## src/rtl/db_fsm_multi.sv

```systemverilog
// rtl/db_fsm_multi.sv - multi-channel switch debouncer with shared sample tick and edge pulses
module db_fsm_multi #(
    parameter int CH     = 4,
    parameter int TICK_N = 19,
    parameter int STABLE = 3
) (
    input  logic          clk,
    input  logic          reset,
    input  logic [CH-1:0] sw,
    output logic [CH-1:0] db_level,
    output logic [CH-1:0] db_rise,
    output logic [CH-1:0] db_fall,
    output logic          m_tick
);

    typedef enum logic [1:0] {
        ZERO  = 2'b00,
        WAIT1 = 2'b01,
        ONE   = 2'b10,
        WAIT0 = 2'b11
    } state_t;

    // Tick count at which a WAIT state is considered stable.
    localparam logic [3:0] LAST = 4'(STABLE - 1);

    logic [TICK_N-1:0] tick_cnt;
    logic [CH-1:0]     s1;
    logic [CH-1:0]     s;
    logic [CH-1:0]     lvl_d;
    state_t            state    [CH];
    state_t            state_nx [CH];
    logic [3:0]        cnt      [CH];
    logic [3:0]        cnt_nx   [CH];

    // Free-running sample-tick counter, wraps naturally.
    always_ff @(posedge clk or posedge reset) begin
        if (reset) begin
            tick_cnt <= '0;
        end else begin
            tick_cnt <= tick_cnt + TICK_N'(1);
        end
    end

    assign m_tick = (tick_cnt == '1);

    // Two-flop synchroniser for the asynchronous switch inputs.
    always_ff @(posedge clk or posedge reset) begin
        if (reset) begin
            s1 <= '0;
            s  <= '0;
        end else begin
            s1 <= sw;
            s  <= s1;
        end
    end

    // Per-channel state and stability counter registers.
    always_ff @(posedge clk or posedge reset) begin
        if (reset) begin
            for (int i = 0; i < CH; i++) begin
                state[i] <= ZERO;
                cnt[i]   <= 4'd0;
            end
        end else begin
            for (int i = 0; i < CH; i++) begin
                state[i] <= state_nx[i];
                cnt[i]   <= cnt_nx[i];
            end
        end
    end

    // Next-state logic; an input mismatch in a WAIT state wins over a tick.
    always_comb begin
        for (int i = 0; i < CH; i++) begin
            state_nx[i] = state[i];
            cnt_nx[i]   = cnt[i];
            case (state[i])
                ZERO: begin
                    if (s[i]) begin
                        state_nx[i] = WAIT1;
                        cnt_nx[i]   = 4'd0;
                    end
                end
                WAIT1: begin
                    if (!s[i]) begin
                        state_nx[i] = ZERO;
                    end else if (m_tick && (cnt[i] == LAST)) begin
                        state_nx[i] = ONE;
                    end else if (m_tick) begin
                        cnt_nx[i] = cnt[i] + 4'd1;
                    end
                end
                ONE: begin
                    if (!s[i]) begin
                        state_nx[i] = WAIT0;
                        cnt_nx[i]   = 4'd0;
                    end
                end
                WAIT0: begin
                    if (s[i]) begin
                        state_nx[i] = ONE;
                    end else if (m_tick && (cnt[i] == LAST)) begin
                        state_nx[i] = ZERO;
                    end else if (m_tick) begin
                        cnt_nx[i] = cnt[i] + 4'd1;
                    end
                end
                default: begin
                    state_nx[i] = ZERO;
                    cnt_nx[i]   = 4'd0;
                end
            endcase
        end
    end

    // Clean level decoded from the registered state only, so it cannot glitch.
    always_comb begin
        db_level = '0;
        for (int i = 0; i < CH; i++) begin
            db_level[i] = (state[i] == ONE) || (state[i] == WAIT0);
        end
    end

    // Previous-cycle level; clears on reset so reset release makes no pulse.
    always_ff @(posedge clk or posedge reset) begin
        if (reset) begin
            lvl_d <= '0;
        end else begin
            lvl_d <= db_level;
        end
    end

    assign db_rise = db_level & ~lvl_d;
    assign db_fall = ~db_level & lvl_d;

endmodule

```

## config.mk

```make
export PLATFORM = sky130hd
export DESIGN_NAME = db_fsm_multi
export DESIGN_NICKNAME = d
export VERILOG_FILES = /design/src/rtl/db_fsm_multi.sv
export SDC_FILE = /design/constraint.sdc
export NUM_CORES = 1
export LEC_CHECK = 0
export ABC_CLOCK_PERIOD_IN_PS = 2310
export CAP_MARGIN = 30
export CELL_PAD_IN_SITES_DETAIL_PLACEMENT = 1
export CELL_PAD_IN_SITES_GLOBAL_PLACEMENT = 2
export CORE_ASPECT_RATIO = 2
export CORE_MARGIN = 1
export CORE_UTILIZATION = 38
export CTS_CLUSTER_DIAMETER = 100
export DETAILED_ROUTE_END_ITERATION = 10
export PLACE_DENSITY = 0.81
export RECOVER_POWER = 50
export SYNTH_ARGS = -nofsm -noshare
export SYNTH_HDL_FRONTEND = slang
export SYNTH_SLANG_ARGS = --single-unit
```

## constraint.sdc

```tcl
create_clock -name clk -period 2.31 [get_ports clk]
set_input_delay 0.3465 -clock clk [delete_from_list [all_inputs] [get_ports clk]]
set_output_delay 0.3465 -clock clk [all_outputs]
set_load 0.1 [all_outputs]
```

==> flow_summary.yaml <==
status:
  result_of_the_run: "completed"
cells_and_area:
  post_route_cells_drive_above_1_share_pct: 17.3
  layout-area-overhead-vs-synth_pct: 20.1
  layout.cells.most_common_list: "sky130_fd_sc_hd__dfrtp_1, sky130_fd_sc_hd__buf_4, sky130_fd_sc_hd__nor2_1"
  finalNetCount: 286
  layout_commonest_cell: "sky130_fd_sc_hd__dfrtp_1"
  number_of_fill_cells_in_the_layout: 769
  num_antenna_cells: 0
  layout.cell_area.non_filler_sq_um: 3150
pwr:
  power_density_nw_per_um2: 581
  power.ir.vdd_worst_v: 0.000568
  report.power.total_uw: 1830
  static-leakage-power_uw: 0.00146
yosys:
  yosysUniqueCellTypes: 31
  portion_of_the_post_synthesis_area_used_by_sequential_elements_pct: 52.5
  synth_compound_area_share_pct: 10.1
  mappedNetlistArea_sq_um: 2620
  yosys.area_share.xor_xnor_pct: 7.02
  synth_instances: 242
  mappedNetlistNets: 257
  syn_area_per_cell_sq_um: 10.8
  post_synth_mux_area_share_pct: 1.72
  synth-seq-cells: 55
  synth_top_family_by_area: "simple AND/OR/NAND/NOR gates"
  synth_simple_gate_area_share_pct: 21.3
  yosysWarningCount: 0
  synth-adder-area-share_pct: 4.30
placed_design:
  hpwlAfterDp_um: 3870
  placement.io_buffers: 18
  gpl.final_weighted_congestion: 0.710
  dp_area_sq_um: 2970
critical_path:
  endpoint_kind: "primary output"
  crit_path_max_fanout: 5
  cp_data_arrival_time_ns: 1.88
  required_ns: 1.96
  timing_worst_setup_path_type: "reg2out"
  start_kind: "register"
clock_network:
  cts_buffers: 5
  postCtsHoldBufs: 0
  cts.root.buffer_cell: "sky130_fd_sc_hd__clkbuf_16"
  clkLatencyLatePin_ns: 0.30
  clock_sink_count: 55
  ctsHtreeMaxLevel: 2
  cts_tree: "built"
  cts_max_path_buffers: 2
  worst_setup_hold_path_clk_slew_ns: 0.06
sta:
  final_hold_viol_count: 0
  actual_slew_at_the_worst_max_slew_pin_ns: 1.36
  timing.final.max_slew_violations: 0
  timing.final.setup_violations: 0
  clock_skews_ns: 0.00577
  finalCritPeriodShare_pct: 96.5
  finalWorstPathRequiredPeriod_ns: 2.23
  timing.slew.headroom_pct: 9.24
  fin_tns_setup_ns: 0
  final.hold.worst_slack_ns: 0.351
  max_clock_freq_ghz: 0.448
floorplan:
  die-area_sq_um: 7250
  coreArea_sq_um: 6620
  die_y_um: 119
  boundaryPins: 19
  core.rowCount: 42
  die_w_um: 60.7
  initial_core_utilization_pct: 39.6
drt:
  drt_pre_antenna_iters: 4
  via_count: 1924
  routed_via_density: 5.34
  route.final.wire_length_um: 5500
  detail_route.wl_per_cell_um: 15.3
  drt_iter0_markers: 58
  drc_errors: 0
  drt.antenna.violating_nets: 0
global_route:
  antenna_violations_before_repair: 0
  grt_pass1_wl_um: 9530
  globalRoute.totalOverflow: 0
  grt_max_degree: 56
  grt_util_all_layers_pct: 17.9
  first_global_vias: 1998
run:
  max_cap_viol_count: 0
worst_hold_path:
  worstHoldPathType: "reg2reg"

■ **Work request**:
Scan the material and collect every line that contains "parameter".

■ **Response to this exercise**:
    parameter int CH     = 4,
    parameter int TICK_N = 19,
    parameter int STABLE = 3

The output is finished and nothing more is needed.